Stolen from this post over at anarchists.

Let's be honest: you'll never win the lottery.

On the other hand, the chances are pretty good that you'll slave away at some miserable job the rest of your life. That's because you were in all likelihood born into the wrong social class. Let's face it — you're a member of the working caste. Sorry!

As a result, you don't have the education, upbringing, connections, manners, appearance, and good taste to ever become one of us. In fact, you'd probably need a book the size of the yellow pages to list all the unfair advantages we have over you. That's why we're so relieved to know that you still continue to believe all those silly fairy tales about "justice" and "equal opportunity" in America.

Of course, in a hierarchical social system like ours, there's never been much room at the top to begin with. Besides, it's already occupied by us — and we like it up here so much that we intend to keep it that way. But at least there's usually someone lower in the social hierarchy you can feel superior to and kick in the teeth once in a while. Even a lowly dishwasher can easily find some poor slob further down in the pecking order to sneer and spit at. So be thankful for migrant workers, prostitutes, and homeless street people.

Always remember that if everyone like you were economically secure and socially privileged like us, there would be no one left to fill all those boring, dangerous, low-paid jobs in our economy. And no one to fight our wars for us, or blindly follow orders in our totalitarian corporate institutions. And certainly no one to meekly go to their grave without having lived a full and creative life. So please, keep up the good work!

You also probably don't have the same greedy, compulsive drive to possess wealth, power, and prestige that we have. And even though you may sincerely want to change the way you live, you're also afraid of the very change you desire, thus keeping you and others like you in a nervous state of limbo.
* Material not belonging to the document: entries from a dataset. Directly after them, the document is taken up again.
This is an optimization exercise on Yosys and OpenROAD, whose aim is small area, a short achievable clock period and few clock cycles per item, not a production implementation. Where RTL was checked, it was by simulation tests only, not by an equivalence proof against the original. For run 3, only the layout was checked, not whether the RTL still works. No activity file was given, so power comes from the tool's default toggle rates.

==> flow/design.v <==
module fp(out,done,a,b,start,clk,rst);
input wire [9:0]a,b;
input wire start;
input wire clk,rst;
output wire [9:0]out;
output reg done;
wire [8:0] lt_b = ~a[8:0] & b[8:0];
wire [8:0] eq_b = ~(a[8:0] ^ b[8:0]);
wire lt87 = lt_b[8] | (eq_b[8] & lt_b[7]);  wire eq87 = eq_b[8] & eq_b[7];
wire lt65 = lt_b[6] | (eq_b[6] & lt_b[5]);  wire eq65 = eq_b[6] & eq_b[5];
wire lt43 = lt_b[4] | (eq_b[4] & lt_b[3]);  wire eq43 = eq_b[4] & eq_b[3];
wire lt21 = lt_b[2] | (eq_b[2] & lt_b[1]);  wire eq21 = eq_b[2] & eq_b[1];
wire lt85 = lt87 | (eq87 & lt65);           wire eq85 = eq87 & eq65;
wire lt41 = lt43 | (eq43 & lt21);           wire eq41 = eq43 & eq21;
wire lt40 = lt41 | (eq41 & lt_b[0]);        wire eq40 = eq41 & eq_b[0];
wire a_lt_b = lt85 | (eq85 & lt40);
wire a_eq_b = eq85 & eq40;
wire [3:0] ea = a[8:5], eb = b[8:5];
wire [3:0] bo_ab, bo_ba;    
assign bo_ab[0] = 1'b0;
assign bo_ab[1] = ~ea[0] & eb[0];
assign bo_ab[2] = (~ea[1] & eb[1]) | (eq_b[6] & bo_ab[1]);
assign bo_ab[3] = (~ea[2] & eb[2]) | (eq_b[7] & (~ea[1] & eb[1])) | (eq_b[7] & eq_b[6] & bo_ab[1]);
assign bo_ba[0] = 1'b0;
assign bo_ba[1] = ~eb[0] & ea[0];
assign bo_ba[2] = (~eb[1] & ea[1]) | (eq_b[6] & bo_ba[1]);
assign bo_ba[3] = (~eb[2] & ea[2]) | (eq_b[7] & (~eb[1] & ea[1])) | (eq_b[7] & eq_b[6] & bo_ba[1]);
wire [3:0] dab = ~eq_b[8:5] ^ bo_ab;
wire [3:0] dba = ~eq_b[8:5] ^ bo_ba;
wire [5:0] ma = {1'b1, a[4:0]};
wire [5:0] mb = {1'b1, b[4:0]};
wire sub = a[9] ^ b[9];
wire [5:0] mx = a_lt_b ? mb : ma;
wire [3:0] d = lt85 ? dba : dab;
wire [5:0] my = ((a_lt_b ? ma : mb) >> d) ^ {6{sub}};
wire [9:0] x = a_lt_b ? b : a;
wire [5:0] p = mx ^ my;
wire [5:0] g = mx & my;
wire cin = sub;
wire g10 = g[1] | (p[1] & g[0]);           wire p10 = p[1] & p[0];
wire g32 = g[3] | (p[3] & g[2]);           wire p32 = p[3] & p[2];
wire g54 = g[5] | (p[5] & g[4]);           wire p54 = p[5] & p[4];
wire g0c = g[0] | (p[0] & cin);
wire c0 = cin;
wire c1 = g0c;
wire c2 = g10 | (p10 & cin);
wire c3 = g[2] | (p[2] & c2);
wire g30 = g32 | (p32 & g10);              wire p30 = p32 & p10;
wire c4 = g30 | (p30 & cin);
wire c5 = g[4] | (p[4] & c4);
wire c6 = g54 | (p54 & c4);
reg [6:0] mag;
reg [3:0] r_e;
reg r_s;
always @(posedge clk) begin
  mag <= {c6 & ~sub, p ^ {c5, c4, c3, c2, c1, c0}};
  r_e <= x[8:5];
  r_s <= x[9];
  if (rst) done <= 1'b0;
  else done <= start;
end
wire h6 = mag[6];
wire h5 = ~mag[6] & mag[5];
wire h4 = ~mag[6] & ~mag[5] & mag[4];
wire h3 = ~|mag[6:4] & mag[3];
wire h2 = ~|mag[6:3] & mag[2];
wire h1 = ~|mag[6:2] & mag[1];
wire h0 = ~|mag[6:1];
wire [4:0] m = ({5{h6}} & mag[5:1])
             | ({5{h5}} & mag[4:0])
             | ({5{h4}} & {mag[3:0], 1'b0})
             | ({5{h3}} & {mag[2:0], 2'b0})
             | ({5{h2}} & {mag[1:0], 3'b0})
             | ({5{h1}} & {mag[0], 4'b0});
wire [3:0] ep1 = r_e + 4'd1;
wire [3:0] em1 = r_e - 4'd1;
wire [3:0] em2 = r_e - 4'd2;
wire [3:0] em3 = r_e - 4'd3;
wire [3:0] em4 = r_e - 4'd4;
wire [3:0] em5 = r_e - 4'd5;
wire [3:0] e = ({4{h6}} & ep1) | ({4{h5}} & r_e) | ({4{h4}} & em1)
             | ({4{h3}} & em2) | ({4{h2}} & em3) | ({4{h1}} & em4)
             | ({4{h0}} & em5);
wire zero = ~|mag;
assign out = zero ? 10'd0 : {r_s, e, m};
endmodule
This design comes from an exercise in tuning for small area, a short achievable clock period and few clock cycles on the open sky130 flow, not from production work. Where RTL was checked, it was by simulation tests only, not by an equivalence proof against the original. No activity file was given, so power comes from the tool's default toggle rates.

// Match_Ctrl
module Match_Ctrl #(
    parameter Match_Threshold = 10,
    parameter PSR = 5  
)
(
    input clk,
    input rst,
    input start,
    output [59:0] dout,
    output dout_valid,
    output match_done,
    input wire [9:0] DesNum_RP,
    input wire [9:0] DesNum_RR,
    input wire [9:0] DesNum_RL,
    output  [9:0] R_R_addr,
    input [147:0] R_R_data,
    output  [9:0] R_P_addr,
    input [147:0] R_P_data,
    output [9:0] R_L_addr,
    input [147:0] R_L_data
    );
localparam IDLE = 2'd0, LOAD = 2'd1, STREAM = 2'd2, DRAIN = 2'd3;
reg [1:0] state;
reg [9:0] la, pa, ra;            
reg [7:0] grp;                   
reg [7:0] gprev;                 
reg [9:0] rem;                   
reg [1:0] ldk;                   
reg [9:0] j;                     
reg [9:0] nPm1, nRm1, mlast;     
wire [9:0] mx4;                  
reg [3:0] svq;                   
reg [3:0] pend;                  
reg fin;
reg [4*10-1:0] bestP, bestR;
wire [3:0] hitP;
always @(posedge clk) begin
    nPm1 <= DesNum_RP - 10'd1;
    nRm1 <= DesNum_RR - 10'd1;
    mlast <= (nPm1 > mx4) ? nPm1 : mx4;
end
  ...
Settings: LEC_CHECK=0, ABC_CLOCK_PERIOD_IN_PS=2800, CAP_MARGIN=20, CORE_MARGIN=2, CORE_UTILIZATION=40, SETUP_SLACK_MARGIN=3.9, SLEW_MARGIN=20, SYNTH_HIERARCHICAL=1, SYNTH_MINIMUM_KEEP_SIZE=0; clock period 6.6 ns.
standard.sh (not shown) runs the stock make flow with config.mk's settings and CLKGATE_MAP_FILE= SYNTH_SCRIPT=/design/flow/synth_recipe.tcl, a recipe that flattens the netlist after the stock synthesis.
==> flow/flow/run.sh <==
#!/bin/bash
# The standard layout (standard.sh, all steps), except that the port
# buffers that global placement inserts on every input and output are
# sky130_fd_sc_hd__buf_1 cells (ORFS's BUFFER_PORTS_ARGS); timing repair may
# still resize them.  The whole make output goes to standard.log, and ORFS
# keeps each step's own log under orfs/logs/.
set -euo pipefail
export BUFFER_PORTS_ARGS="-buffer_cell sky130_fd_sc_hd__buf_1"
bash standard.sh > standard.log 2>&1
Testbench counts at the start, summed over its fixed seeds: cycles 142,190.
So you go through life mechanically playing your assigned social role, terrified what others would think should you ever dare to "break out of the mold."

Naturally, we try to play you off against each other whenever it suits our purposes: high-waged workers against low-waged, unionized against non-unionized, Black against White, male against female, American workers against Japanese against Mexican against.... We continually push your wages down by invoking "foreign competition," "the law of supply and demand," "national security," or "the bloated federal deficit." We throw you on the unemployed scrap heap if you step out of line or jeopardize our profits. And to give you an occasional break from the monotony of our daily economic blackmail, we allow you to participate in our stage-managed electoral shell games, better known to you ordinary folks as "elections." Happily, you haven't a clue as to what's really happening — instead, you blame "Aliens," "Tree-hugging Environmentalists," "Niggers," "Jews," Welfare Queens," and countless others for your troubled situation.
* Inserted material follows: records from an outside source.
This is an optimization exercise on Yosys and OpenROAD, whose aim is small area, a short achievable clock period and few clock cycles, not a production implementation.
The RTL was checked by simulation tests, not by an equivalence proof against the original design.
No activity file was given, so power comes from the tool's default toggle rates.

File: design/flow/constraint.sdc
create_clock -name core_clock -period 10.0 [get_ports {clk}]
set_input_delay 2.0000 -clock core_clock [delete_from_list [all_inputs] [get_ports {clk}]]
set_output_delay 2.0000 -clock core_clock [all_outputs]
set_load 0.01 [all_outputs]
File: design/flow/run.sh
#!/bin/bash
# synth_recipe.tcl (not shown) runs the flow's synth.tcl, then flattens the netlist and writes it again
# the make line also repeats each setting of config.mk as NAME=value (left out here)
make -C /OpenROAD-flow-scripts/flow DESIGN_CONFIG=/design/flow/config.mk WORK_HOME=/design/flow/orfs CLKGATE_MAP_FILE= SYNTH_SCRIPT=/design/flow/synth_recipe.tcl finish
This is an optimization exercise on Yosys and OpenROAD, whose aim is small area and a short achievable clock period, not a production implementation.
In this exercise RTL edits were held to simulation tests only and were not proved equivalent to the original.

==> flow/design.v, too long to show whole: its modules and the start of the top module <==
// module multihead_attention: 37 lines
// module mul32lo: 1353 lines
// module mul32lo_b: 896 lines
// module sum4: 340 lines
// module udiv32: 5385 lines
// module dprep: 404 lines
// module bpp_c: 5 lines
// module fa_c: 6 lines
// module ha_c: 6 lines
// module hai_c: 6 lines
module multihead_attention #(
    parameter HEADS = 1,
    parameter DIM = 4
)(
    input clk,
    input reset,
    input [HEADS*DIM*32-1:0] query,
    input [HEADS*DIM*32-1:0] key,
    input [HEADS*DIM*32-1:0] value,
    output reg [HEADS*DIM*32-1:0] attention_output
);
  // ...
==> flow/run.sh <==
#!/bin/bash
# synth_recipe.tcl (not shown) runs the flow's synth.tcl, then flattens the netlist and writes it again
# the make line also repeats each setting of config.mk as NAME=value (left out here)
make -C /OpenROAD-flow-scripts/flow DESIGN_CONFIG=/design/flow/config.mk WORK_HOME=/design/flow/orfs CLKGATE_MAP_FILE= SYNTH_SCRIPT=/design/flow/synth_recipe.tcl finish
==> flow/config.mk <==
export PLATFORM = sky130hd
export DESIGN_NAME = multihead_attention
export DESIGN_NICKNAME = multihead_attention
export VERILOG_FILES = /design/flow/design.v
export SDC_FILE = /design/flow/constraint.sdc
export NUM_CORES = 4
export LEC_CHECK = 0
export ABC_AREA = 1
export CAP_MARGIN = 20
export CORE_MARGIN = 2
export CORE_UTILIZATION = 40
export CTS_CLUSTER_DIAMETER = 60
export CTS_CLUSTER_SIZE = 10
export SLEW_MARGIN = 20
export SYNTH_HIERARCHICAL = 1
==> flow/constraint.sdc <==
create_clock -name core_clock -period 170.0 [get_ports {clk}]
set_input_delay 34.0000 -clock core_clock [delete_from_list [all_inputs] [get_ports {clk}]]
set_output_delay 34.0000 -clock core_clock [all_outputs]
set_load 0.01 [all_outputs]
==> metrics.yaml, run 1 <==
outcome:
  status: "finished clean"
cts:
  clockBufferDepth: 3
  numClockSinks: 128
yosys:
  yosys_warnings: 7
  syn_area_um2: 263000
  syn_inst: 40046
finish:
  finish.instance_area_um2: 280000
  seq-cell-share: 0.0115
  num-nonclk-buffers: 1079
  post-route-util: 0.428
  clock_cell_area_share: 0.00255
  seq_area_um2: 3200
global_route:
  first_global_vias: 258328
  grt_antenna_before_repair: 125
  grtUsageMet3: 0.0502
  grt_pass1_wl_um: 1570000
  grt_overflow: 0
  grtUsageMet1: 0.382
critical_path:
  endpoint: "attention_output[32]"
routing:
  viasPerCell: 5.42
  wl_per_cell_um: 21.2
timing:
  fmax_mhz: 11.7
  slew_violations: 0
  finalCritPeriodShare: 0.504
  grt_setup_unrepaired: "false"
place:
  port_buffers: 513
floorplan:
  num_rows: 297
  fp.dieArea_um2: 663000
==> inputs of run 2 (changes only) <==
--- a/flow/config.mk
+++ b/flow/config.mk
@@ -8,8 +8,9 @@
 export ABC_AREA = 1
 export CAP_MARGIN = 20
 export CORE_MARGIN = 2
-export CORE_UTILIZATION = 40
+export CORE_UTILIZATION = 55
 export CTS_CLUSTER_DIAMETER = 60
 export CTS_CLUSTER_SIZE = 10
+export PLACE_DENSITY = 0.7
 export SLEW_MARGIN = 20
 export SYNTH_HIERARCHICAL = 1
==> run 2 against run 1 <==
  * Still clean on timing, DRC and antenna
  * Critical path depth rose by 5
  * Synthesized area did not move
  * Via count rose by 0.77%
  * Hold slack improved by 0.15 ns
  * Die area fell by 27%
  * Critical endpoint is now attention_output[96]
==> metrics.yaml, run 2 <==
yosys:
  syn_area_um2: 263000  # unchanged
  synth_nets: 47592
  yosys_warnings: 7  # unchanged
  syn_inst: 40046  # unchanged
  avgSynthCellArea_um2: 6.56
routing:
  drc: 0
  postRouteAntennaNets: 0
  vias: 267908
  viasPerCell: 5.73  # +5.8%
  detail_route.first_pass.iterations: 8
  routed_wl_um: 987000
  first_iter_violations: 23561
  wl_per_cell_um: 21.1  # -0.55%
floorplan:
  initial_utilization: 0.553
  num_rows: 253  # -15%
  boundaryPins: 514
  fp.dieArea_um2: 483000  # -27%
  core_um2: 475000
  fp.dieW_um: 695
  die_height_um: 695
place:
  placed_area_um2: 275000
  gp_congestion: 1.00
  port_buffers: 513  # unchanged
  dp_hpwl_um: 769000
outcome:
  status: "finished clean"
global_route:
  grt_overflow: 0  # unchanged
  grt_antenna_before_repair: 84  # -33%
  grt_usage: 0.401
  first_global_vias: 257868  # -0.18%
  grt_pass1_wl_um: 1500000  # -4.2%
  grt_max_degree: 77
finish:
  fillers: 45930
  finish.instance_area_um2: 276000  # -1.2%
  multi_input_area_um2: 236000
  largest_reg_flops: 128
  final_common_cell: "nand2_1"
  largestRegisters: "attention_output (128)"
  largest-register: "attention_output"
  syn_to_final_growth_pct: 5.25
  seq_area_um2: 3200  # unchanged
  drive_gt1_frac: 0.0705
  final_cell_mix: "nand2_1 (14079), inv_1 (5027), ha_1 (4518)"
  fin_nets: 47855
cts:
  tritoncts: "done"
  numClockSinks: 128  # unchanged
  cts_resized: 0
  cts_inserted_buffers: 25
  cts_setup_buffers: 0
  clockBufferDepth: 3  # unchanged
  htreeDepth: 4
  clk_pin_slew_worst_paths_ns: 0.09
  ctsHoldBuffers: 0
  cts-root-buf: "clkbuf_16"
timing:
  fmax_mhz: 11.7  # +0.63%
  slew_violations: 0  # unchanged
  finalSetupTns_ns: 0
  grt_setup_unrepaired: "false"
  worst_pin_slew_ns: 1.26
  setup_viol: 0
  finalCritPeriodShare: 0.501  # -0.00315
  hold_violations: 0
  slew_headroom: 0.152
  min_period_ns: 85.12
critical_path:
  cp-start-kind: "input pin"
  crit_top_cell: "nand2_1"
  critPathKind: "input pin to flop"
  critPathMaxStageDelay_ns: 1.15
  critPathMaxFanout: 30
  worstPathArrival_ns: 85.62
  cp_slowest_cell: "clkdlybuf4s50_1"
  critPathCaptureType: "flop"
  critical_path_required_ns: 170.50
flow_run:
  maxCapViolCount: 0
worst_hold_path:
  hold_path_class: "input pin to asynchronous set/reset pin"
-- run 2: path summary, 6_finish.rpt --
check	from	end	slack, ns	depth (start not counted)
worst min-delay path	reset	attention_output[78]	33.92	2
max in group asynchronous	reset	attention_output[102]	134.05	4
worst max-delay path	query[110]	attention_output[96]	84.88	289
min in group core_clock	value[33]	attention_output[33]	35.42	16
-- run 2: per-stage QoR --
| step | hold WS, ns | setup slack [ns] | std cells | util |
|---|---|---|---|---|
| after floorplan | 34.35 | 98.48 | 40046 | - |
| after global placement | 34.57 | 85.39 | 46654 | 0.580 |
| after detailed placement | 34.61 | 85.31 | 46654 | 0.580 |
| after CTS | 33.93 | 85.79 | 46687 | 0.581 |
| after global routing | 33.98 | 81.38 | 46708 | 0.582 |
| final | 33.92 | 84.88 | 46737 | 0.582 |
-- run 2: layout make-up --
type	count	area share
diodes	47	0.000426
clock buffers	31	0.00256
clock inverters	2	0.0000498
inverters	5171	0.0708
multi-input cells	33939	0.853
flip-flops and latches	128	0.0116
well taps	6375	0.0289
repair buffers	1044	0.0328
-- run 2: worst max-delay path, delay by kind of cell --
| family | cells | cell delay [ns] |
|---|---|---|
| compound gates | 45 | 9.45 |
| fa+ha+maj | 32 | 13.92 |
| buf+inv | 18 | 4.69 |
| simple gates | 194 | 23.33 |
-- run 2: routing by layer --
metal | up-vias | GRT usage | share of wire
met1 | 125406 | 0.486 | 0.38
li1 | 127597 | - | -
met3 | 3018 | 0.0827 | 0.098
met2 | 11847 | 0.642 | 0.44
met4 | 40 | 0.274 | 0.080
met5 | - | 0 | 0.00026
==> inputs of run 3 (changes only) <==
==> flow/flow/run.sh (new file) <==
#!/bin/bash
set -uo pipefail
MARGIN=${MARGIN:-91}
bash standard.sh synth > synth.log 2>&1 || { tail -50 synth.log; exit 1; }
bash standard.sh SETUP_SLACK_MARGIN=$MARGIN SKIP_GATE_CLONING=1 SKIP_PIN_SWAP=1 finish > layout.log 2>&1 || { tail -50 layout.log; exit 1; }
tail -5 layout.log
==> flow/standard.sh (new file) <==
#!/bin/bash
# synth_recipe.tcl (not shown) runs the flow's synth.tcl, then flattens the netlist and writes it again
# the make line also repeats each setting of config.mk as NAME=value (left out here)
make -C /OpenROAD-flow-scripts/flow DESIGN_CONFIG=/design/flow/config.mk WORK_HOME=/design/flow/orfs CLKGATE_MAP_FILE= SYNTH_SCRIPT=/design/flow/synth_recipe.tcl "${@:-finish}"
removed: flow/run.sh
==> run 3 against run 2 <==
  * Wire length is 2.6% higher
  * Clock-buffer cell count stayed put
  * First-iteration DRC count is 1.6% higher
  * Maximum frequency is 11% higher
  * Non-clock buffer count is 839 higher
  * Core utilization is 2.8 points higher
  * Worst setup slack better by 8.3 ns
  * Design area is 4.8% higher
  * Critical path depth is 7 lower
  * Sequential share of layout area is 0.053 points lower
  * Critical path type unchanged
  * Critical endpoint unchanged
  * Largest cell class unchanged
==> metrics.yaml, run 3 <==
outcome:
  status: "finished clean"
finish:
  multi_input_area_um2: 241000  # +2.3%
  fillers: 44594  # -2.9%
  largest_reg_flops: 128  # unchanged
  final_common_cell: "nand2_1"
  largest-register: "attention_output"
  seq_area_um2: 3200  # unchanged
  final_cell_mix: "nand2_1 (13890), inv_1 (4978), ha_1 (4362)"
  syn_to_final_growth_pct: 10.3
  finish.instance_area_um2: 290000  # +4.8%
  drive_gt1_frac: 0.106  # +0.0359
  fin_nets: 48694  # +1.8%
  post-route-util: 0.610  # +0.0281
  largestRegisters: "attention_output (128)"
floorplan:
  fp.dieW_um: 695  # unchanged
  die_height_um: 695  # unchanged
  core_um2: 475000  # unchanged
  boundaryPins: 514  # unchanged
  num_rows: 253  # unchanged
  initial_utilization: 0.553  # unchanged
  fp.dieArea_um2: 483000  # unchanged
cts:
  htreeDepth: 4  # unchanged
  ctsHoldBuffers: 0  # unchanged
  tritoncts: "done"
  clockBufferDepth: 3  # unchanged
  numClockSinks: 128  # unchanged
  clk_pin_slew_worst_paths_ns: 0.09  # about the same
  cts_inserted_buffers: 25  # unchanged
  cts-root-buf: "clkbuf_16"
place:
  dp_hpwl_um: 769000  # unchanged
  gp_congestion: 1.00  # unchanged
  port_buffers: 513  # unchanged
  pre_cts_ws_ns: 85.31  # unchanged
  placed_area_um2: 275000  # unchanged
critical_path:
  critPathKind: "input pin to flop"
  worstPathArrival_ns: 77.35  # -8.27 ns
  critPathMaxStageDelay_ns: 0.63  # -0.52 ns
  critical_path_required_ns: 170.50  # about the same
  cp_slowest_cell: "fa_1"
  crit_top_cell: "nand2_1"
  cp-start-kind: "input pin"
  critPathMaxFanout: 16  # -47%
  critPathCaptureType: "flop"
timing:
  finalSetupTns_ns: 0  # unchanged
  finalCritPeriodShare: 0.452  # -0.0487
  fmax_mhz: 13.0  # +11%
  slew_violations: 0  # unchanged
  worst_pin_slew_ns: 1.20  # -0.0602 ns
  slew_headroom: 0.196  # +0.0435
  hold_violations: 0  # unchanged
  min_period_ns: 76.85  # -8.27 ns
  layout_setup_ws_ns: 93.15  # +8.27 ns
  setup_viol: 0  # unchanged
  grt_setup_unrepaired: "false"
routing:
  viasPerCell: 5.74  # +0.20%
  vias: 273268  # +2.0%
  first_iter_violations: 23941  # +1.6%
  postRouteAntennaNets: 0  # unchanged
  wl_per_cell_um: 21.3  # +0.82%
  drc: 0  # unchanged
  routed_wl_um: 1010000  # +2.6%
  detail_route.first_pass.iterations: 7  # -1
global_route:
  grt_usage: 0.403  # +0.00202
  grt_antenna_before_repair: 80  # -4.8%
  grt_max_degree: 77  # unchanged
  grt_overflow: 0  # unchanged
  grt_pass1_wl_um: 1510000  # +0.49%
  first_global_vias: 259186  # +0.51%
yosys:
  avgSynthCellArea_um2: 6.56  # unchanged
  syn_area_um2: 263000  # unchanged
  syn_inst: 40046  # unchanged
  yosys_warnings: 7  # unchanged
  synth_nets: 47592  # unchanged
flow_run:
  maxCapViolCount: 0  # unchanged
worst_hold_path:
  hold_path_class: "input pin to asynchronous set/reset pin"
[run 3: cell count changes in the layout (fill, tap and decap cells not counted), moves of 67 or more]
cell,delta
nand2_1,-189
buf_12,+67
a21oi_1,-74
ha_4,+147
buf_4,+639
ha_1,-156
nand2_4,+73
buf_6,+85
[run 3: layout make-up]
class,instances,area share
Antenna cell,49,0.000423
Inverter,5171,0.0686
Multi-Input combinational cell,33939,0.833
Clock inverter,2,0.0000475
Sequential cell,128,0.0111
Clock buffer,31,0.00244
Tap cell,6375,0.0275
Timing Repair Buffer,1883,0.0574
[run 3: critical path, delay by kind of cell]
kind | cells | cell delay, ns
AND/OR/NAND/NOR | 161 | 16.17
XOR/XNOR | 1 | 0.10
buffers and inverters | 31 | 5.04
adder cells (fa/ha/maj) | 33 | 12.46
AO/OA/AOI/OAI | 56 | 9.46
[run 3: routing by layer]
layer	global-route usage	wire length, um
met3	0.0844	103000
met2	0.642	442000
met4	0.280	86400
met1	0.488	381000
met5	0	252
[run 3: stage by stage]
stage	hold slack [ns]	cells
floorplan	34.35	40046
global placement	34.57	46654
detailed placement	34.61	46654
CTS	33.93	46841
global route	33.98	47547
finish	33.92	47578
[run 3: how the worst max path moves through the flow]
stage          slack [ns]       from  cells past startpoint                    to
3_3_place_gp        85.39  query[49]                    279  attention_output[32]
6_report            93.15    key[99]                    282  attention_output[96]
2_1_floorplan       98.48  query[13]                    295   attention_output[0]
4_1_cts             90.99    key[35]                    291  attention_output[32]
3_5_place_dp        85.31  query[49]                    279  attention_output[32]
5_1_grt             90.45     key[1]                    299   attention_output[0]
[run 3: repair_timing]
item | in CTS | in global routing
gates resized for setup | 321 | 1105
buffers inserted | 154 | 685
endpoints found under the hold margin | 0 | 0
endpoints found under the setup margin | 16 | 16

==> port drivers added, routing unchanged <==
The flow's constraints put no driver on any port. The routed layouts listed below were extracted and timed again, unchanged, in two steps.
Step 1, drivers: a clkbuf_16 drives clk and a buf_2 each remaining input, both assumed.
Step 2, shift: input delay + t, output delay - t, t = (earliest + latest rising clock arrival at the registers) / 2. This alone moves slack from input paths to output paths.
a / b / c = ideal / step 1 / step 2; a / b = the first two.
run	t (ns)	setup slack, ns	hold WS [ns]
run 1	0.753	84.346 / 84.437 / 83.684	33.767 / 33.676 / 34.429
run 2	0.732	84.882 / 84.957 / 84.225	33.917 / 33.842 / 34.574
run 3	0.740	93.154 / 93.234 / 92.494	33.915 / 33.835 / 34.575
After both steps setup and hold are still met in every run listed. The setup slack of run 1, which loses most, moves by +0.091 ns with the drivers and by -0.662 ns with both steps.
We're also very pleased that many of you still embrace the "work ethic," even though most jobs in our economy degrade the environment, undermine your physical and emotional health, and basically suck your one and only life right out of you. We obviously don't know much about work, but we're sure glad you do!

Of course, life could be different. Society could be intelligently organized to meet the real needs of the general population. You and others like you could collectively fight to free yourselves from our domination. But you don't know that. In fact, you can't even imagine that another way of life is possible. And that's probably the greatest, most significant achievement of our system — robbing you of your imagination, your creativity, your ability to think and act for yourself.

So we'd truly like to thank you from the bottom of our heartless hearts. Your loyal sacrifice makes possible our corrupt luxury; your work makes our system work. Thanks so much for "knowing your place" — without even knowing it!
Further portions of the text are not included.